* WHAT YOU SHOULD DO: All lines in the material below that hold "global" should be found and copied.

* MATERIALS PROVIDED:

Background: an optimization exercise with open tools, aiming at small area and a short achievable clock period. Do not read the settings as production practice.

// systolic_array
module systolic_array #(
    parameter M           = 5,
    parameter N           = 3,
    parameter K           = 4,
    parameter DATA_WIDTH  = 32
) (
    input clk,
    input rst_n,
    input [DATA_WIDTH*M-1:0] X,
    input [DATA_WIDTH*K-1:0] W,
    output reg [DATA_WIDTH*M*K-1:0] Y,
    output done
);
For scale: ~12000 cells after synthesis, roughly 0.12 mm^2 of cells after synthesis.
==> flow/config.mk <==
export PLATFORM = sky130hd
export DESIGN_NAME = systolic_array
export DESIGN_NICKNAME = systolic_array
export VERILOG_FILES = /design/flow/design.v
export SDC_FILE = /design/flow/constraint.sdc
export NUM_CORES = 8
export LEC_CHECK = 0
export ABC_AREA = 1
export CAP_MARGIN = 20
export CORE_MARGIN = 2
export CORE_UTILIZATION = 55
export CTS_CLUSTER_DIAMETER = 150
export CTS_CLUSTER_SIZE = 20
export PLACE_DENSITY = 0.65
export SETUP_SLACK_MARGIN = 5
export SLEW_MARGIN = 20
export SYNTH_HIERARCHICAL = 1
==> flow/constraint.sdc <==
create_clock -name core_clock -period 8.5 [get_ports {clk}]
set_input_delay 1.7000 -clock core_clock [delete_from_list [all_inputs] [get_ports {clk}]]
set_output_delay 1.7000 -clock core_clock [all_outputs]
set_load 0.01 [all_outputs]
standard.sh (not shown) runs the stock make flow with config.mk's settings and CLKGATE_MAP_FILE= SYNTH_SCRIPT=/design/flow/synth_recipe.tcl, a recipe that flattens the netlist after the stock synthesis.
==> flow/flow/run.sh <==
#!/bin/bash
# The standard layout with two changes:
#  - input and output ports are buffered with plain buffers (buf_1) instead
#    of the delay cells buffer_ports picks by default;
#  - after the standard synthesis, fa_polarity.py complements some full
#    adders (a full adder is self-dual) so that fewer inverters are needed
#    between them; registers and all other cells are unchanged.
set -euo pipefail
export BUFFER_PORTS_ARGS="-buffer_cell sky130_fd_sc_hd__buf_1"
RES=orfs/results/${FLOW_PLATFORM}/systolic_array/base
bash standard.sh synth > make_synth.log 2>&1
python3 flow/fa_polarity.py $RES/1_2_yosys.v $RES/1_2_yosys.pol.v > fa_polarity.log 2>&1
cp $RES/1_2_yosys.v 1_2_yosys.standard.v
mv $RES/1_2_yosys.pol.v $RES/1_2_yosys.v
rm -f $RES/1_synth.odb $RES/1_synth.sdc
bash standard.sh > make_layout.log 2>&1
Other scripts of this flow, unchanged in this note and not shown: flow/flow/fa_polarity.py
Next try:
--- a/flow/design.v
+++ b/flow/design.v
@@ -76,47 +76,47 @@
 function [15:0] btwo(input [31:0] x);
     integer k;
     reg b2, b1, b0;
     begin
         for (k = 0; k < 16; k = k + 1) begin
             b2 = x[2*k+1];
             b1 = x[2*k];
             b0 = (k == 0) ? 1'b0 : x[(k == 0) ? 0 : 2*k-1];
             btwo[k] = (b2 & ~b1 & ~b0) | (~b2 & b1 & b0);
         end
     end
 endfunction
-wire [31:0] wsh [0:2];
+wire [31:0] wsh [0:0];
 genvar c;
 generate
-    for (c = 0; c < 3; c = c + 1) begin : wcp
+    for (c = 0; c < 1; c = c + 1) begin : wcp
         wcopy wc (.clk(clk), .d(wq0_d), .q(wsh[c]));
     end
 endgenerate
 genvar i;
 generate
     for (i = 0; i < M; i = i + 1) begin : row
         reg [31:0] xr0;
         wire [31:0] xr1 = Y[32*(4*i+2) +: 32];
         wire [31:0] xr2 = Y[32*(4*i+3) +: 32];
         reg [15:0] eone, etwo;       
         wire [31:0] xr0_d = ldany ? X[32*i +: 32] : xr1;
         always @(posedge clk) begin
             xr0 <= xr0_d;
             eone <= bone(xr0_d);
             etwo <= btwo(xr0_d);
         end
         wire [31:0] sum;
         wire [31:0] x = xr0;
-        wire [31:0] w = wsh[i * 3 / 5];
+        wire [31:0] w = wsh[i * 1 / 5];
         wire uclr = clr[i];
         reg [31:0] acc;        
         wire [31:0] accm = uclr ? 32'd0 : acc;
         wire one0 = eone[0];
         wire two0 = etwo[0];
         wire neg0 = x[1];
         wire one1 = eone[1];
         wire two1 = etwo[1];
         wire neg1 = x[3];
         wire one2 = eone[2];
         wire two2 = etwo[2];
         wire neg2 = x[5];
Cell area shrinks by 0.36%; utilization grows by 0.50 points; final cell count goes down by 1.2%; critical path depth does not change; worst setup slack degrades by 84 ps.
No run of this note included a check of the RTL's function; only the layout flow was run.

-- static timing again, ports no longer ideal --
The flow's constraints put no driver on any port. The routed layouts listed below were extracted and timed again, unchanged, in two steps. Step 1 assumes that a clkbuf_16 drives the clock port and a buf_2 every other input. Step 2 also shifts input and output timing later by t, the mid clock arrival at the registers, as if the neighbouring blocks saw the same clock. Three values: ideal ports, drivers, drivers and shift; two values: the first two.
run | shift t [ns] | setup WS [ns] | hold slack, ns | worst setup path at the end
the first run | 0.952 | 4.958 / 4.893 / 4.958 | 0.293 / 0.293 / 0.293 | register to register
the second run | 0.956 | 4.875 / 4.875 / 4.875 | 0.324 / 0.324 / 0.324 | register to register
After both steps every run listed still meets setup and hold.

...

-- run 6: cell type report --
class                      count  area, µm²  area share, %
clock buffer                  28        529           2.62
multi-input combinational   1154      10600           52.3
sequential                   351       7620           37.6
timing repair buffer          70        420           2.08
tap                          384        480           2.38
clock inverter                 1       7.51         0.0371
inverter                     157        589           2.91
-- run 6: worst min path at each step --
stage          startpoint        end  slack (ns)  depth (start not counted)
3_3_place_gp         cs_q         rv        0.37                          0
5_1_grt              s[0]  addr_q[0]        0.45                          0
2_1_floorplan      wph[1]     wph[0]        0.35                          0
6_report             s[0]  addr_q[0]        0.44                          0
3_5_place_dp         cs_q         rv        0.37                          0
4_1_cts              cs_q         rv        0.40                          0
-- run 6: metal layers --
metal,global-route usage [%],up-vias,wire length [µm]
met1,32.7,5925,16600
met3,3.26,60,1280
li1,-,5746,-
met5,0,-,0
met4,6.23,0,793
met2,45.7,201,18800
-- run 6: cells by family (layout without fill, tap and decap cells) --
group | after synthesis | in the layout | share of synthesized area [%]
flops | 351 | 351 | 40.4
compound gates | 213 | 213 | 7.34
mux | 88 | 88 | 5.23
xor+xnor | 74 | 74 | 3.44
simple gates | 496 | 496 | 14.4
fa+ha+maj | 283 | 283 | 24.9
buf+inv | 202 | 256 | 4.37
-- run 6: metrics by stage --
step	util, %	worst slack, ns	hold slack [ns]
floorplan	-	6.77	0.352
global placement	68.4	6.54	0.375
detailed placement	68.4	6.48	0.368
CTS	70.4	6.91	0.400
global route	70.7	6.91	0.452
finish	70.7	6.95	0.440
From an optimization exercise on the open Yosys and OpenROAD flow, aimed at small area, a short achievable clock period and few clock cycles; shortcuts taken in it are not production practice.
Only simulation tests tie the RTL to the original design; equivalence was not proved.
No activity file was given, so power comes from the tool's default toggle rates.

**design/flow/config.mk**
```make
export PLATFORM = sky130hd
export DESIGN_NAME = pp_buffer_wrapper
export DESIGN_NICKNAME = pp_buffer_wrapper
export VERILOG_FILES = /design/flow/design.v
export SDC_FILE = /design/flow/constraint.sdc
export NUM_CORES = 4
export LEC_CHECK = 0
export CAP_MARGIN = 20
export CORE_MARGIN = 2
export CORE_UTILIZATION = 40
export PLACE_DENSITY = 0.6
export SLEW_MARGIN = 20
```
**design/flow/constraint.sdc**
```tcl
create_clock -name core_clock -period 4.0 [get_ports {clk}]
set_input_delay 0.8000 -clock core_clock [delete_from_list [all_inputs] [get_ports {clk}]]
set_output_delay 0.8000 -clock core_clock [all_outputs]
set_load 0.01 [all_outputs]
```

* ANSWER TO THIS PROBLEM:
metal,global-route usage [%],up-vias,wire length [µm]
global placement	68.4	6.54	0.375
global route	70.7	6.91	0.452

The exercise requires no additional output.